**WHAT IS EXPECTED:** In the records that follow, the lines from the one containing "- Vias in the first global route: 981" to the one containing "- CTS clock-pin", inclusive, are to be given again exactly.

========================================

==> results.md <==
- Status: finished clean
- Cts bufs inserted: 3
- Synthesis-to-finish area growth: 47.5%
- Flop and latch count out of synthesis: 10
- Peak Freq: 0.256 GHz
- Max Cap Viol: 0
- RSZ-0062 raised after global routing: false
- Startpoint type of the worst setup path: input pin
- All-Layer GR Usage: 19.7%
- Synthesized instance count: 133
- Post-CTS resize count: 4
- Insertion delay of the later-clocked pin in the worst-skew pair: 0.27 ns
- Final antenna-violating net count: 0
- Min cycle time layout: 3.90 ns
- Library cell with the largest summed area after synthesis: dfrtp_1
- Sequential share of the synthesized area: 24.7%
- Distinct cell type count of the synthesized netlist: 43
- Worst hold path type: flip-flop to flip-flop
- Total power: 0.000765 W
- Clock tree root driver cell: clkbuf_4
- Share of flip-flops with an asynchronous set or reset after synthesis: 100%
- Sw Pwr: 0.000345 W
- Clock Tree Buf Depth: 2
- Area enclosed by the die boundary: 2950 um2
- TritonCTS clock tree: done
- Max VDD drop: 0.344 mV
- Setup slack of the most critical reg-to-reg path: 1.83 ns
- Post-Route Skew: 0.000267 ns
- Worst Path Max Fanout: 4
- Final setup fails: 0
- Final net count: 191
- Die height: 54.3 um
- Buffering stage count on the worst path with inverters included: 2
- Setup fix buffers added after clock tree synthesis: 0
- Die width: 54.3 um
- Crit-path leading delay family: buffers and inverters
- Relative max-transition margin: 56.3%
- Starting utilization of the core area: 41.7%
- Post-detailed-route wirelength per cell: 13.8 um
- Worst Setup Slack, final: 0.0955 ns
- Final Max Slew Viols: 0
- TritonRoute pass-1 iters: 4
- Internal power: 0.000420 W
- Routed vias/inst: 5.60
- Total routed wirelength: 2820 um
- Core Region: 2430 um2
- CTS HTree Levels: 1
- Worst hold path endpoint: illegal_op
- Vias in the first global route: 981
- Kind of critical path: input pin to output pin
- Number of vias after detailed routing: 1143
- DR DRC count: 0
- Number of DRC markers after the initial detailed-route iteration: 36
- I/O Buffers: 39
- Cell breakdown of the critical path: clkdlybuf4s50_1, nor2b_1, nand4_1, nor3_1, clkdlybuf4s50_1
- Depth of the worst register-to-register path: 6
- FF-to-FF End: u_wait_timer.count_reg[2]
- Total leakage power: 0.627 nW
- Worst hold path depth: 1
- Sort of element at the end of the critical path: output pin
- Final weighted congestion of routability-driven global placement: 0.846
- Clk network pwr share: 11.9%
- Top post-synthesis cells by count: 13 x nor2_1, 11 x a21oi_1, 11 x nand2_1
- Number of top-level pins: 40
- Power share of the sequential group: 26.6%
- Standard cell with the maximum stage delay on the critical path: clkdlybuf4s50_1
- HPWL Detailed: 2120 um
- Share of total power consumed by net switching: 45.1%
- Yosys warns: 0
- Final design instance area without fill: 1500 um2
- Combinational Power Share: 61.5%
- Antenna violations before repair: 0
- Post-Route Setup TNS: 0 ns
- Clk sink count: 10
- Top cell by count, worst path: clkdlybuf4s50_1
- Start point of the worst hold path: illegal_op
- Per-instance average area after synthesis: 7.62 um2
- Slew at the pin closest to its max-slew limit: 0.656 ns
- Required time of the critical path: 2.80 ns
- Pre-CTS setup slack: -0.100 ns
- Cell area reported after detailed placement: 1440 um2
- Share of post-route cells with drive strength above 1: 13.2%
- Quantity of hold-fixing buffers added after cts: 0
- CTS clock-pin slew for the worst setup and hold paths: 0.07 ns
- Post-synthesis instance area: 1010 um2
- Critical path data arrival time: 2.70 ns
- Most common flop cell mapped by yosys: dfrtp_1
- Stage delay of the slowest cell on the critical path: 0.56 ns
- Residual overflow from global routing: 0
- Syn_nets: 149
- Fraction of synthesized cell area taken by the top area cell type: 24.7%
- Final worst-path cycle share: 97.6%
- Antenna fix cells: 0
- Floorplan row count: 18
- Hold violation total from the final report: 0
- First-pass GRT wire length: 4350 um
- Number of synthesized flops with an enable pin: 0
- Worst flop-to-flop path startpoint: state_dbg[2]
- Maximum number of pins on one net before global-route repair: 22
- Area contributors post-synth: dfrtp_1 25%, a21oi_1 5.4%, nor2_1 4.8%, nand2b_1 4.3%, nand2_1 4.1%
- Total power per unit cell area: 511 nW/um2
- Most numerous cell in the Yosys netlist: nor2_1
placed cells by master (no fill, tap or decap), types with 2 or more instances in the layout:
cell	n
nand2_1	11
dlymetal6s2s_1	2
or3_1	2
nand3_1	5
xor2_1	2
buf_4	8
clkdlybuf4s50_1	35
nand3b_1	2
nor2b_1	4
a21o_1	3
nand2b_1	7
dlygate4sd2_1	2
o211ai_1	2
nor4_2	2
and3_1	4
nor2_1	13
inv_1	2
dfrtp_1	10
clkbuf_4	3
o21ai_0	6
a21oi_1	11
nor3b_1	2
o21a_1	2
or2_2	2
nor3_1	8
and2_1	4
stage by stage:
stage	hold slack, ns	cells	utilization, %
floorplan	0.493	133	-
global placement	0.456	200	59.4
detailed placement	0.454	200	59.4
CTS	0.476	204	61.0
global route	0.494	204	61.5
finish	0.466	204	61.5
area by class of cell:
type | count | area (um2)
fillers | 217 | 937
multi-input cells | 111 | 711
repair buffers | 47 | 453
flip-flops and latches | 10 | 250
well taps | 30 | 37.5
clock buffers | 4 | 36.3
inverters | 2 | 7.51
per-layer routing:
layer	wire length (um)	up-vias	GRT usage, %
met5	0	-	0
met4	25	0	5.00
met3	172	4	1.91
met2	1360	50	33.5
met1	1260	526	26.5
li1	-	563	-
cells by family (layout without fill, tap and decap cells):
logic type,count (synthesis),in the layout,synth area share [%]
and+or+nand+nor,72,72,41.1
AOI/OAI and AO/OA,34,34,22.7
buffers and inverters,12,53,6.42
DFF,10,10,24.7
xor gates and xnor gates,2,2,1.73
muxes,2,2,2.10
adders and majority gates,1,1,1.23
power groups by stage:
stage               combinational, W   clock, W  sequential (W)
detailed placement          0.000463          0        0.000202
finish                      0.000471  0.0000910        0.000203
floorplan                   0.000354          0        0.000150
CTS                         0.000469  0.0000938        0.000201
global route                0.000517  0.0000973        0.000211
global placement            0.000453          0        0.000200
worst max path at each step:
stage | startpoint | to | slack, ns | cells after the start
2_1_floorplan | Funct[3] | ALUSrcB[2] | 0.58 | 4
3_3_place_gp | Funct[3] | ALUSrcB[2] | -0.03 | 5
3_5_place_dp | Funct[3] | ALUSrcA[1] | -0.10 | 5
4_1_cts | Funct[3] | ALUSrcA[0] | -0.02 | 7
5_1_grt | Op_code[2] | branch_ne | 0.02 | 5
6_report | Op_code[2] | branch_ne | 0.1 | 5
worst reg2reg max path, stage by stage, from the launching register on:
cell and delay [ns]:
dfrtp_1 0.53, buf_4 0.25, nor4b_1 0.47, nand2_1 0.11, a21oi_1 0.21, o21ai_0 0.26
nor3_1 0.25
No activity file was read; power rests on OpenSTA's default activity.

========================================

**EXERCISE RESULT:**
- Vias in the first global route: 981
- Kind of critical path: input pin to output pin
- Number of vias after detailed routing: 1143
- DR DRC count: 0
- Number of DRC markers after the initial detailed-route iteration: 36
- I/O Buffers: 39
- Cell breakdown of the critical path: clkdlybuf4s50_1, nor2b_1, nand4_1, nor3_1, clkdlybuf4s50_1
- Depth of the worst register-to-register path: 6
- FF-to-FF End: u_wait_timer.count_reg[2]
- Total leakage power: 0.627 nW
- Worst hold path depth: 1
- Sort of element at the end of the critical path: output pin
- Final weighted congestion of routability-driven global placement: 0.846
- Clk network pwr share: 11.9%
- Top post-synthesis cells by count: 13 x nor2_1, 11 x a21oi_1, 11 x nand2_1
- Number of top-level pins: 40
- Power share of the sequential group: 26.6%
- Standard cell with the maximum stage delay on the critical path: clkdlybuf4s50_1
- HPWL Detailed: 2120 um
- Share of total power consumed by net switching: 45.1%
- Yosys warns: 0
- Final design instance area without fill: 1500 um2
- Combinational Power Share: 61.5%
- Antenna violations before repair: 0
- Post-Route Setup TNS: 0 ns
- Clk sink count: 10
- Top cell by count, worst path: clkdlybuf4s50_1
- Start point of the worst hold path: illegal_op
- Per-instance average area after synthesis: 7.62 um2
- Slew at the pin closest to its max-slew limit: 0.656 ns
- Required time of the critical path: 2.80 ns
- Pre-CTS setup slack: -0.100 ns
- Cell area reported after detailed placement: 1440 um2
- Share of post-route cells with drive strength above 1: 13.2%
- Quantity of hold-fixing buffers added after cts: 0
- CTS clock-pin slew for the worst setup and hold paths: 0.07 ns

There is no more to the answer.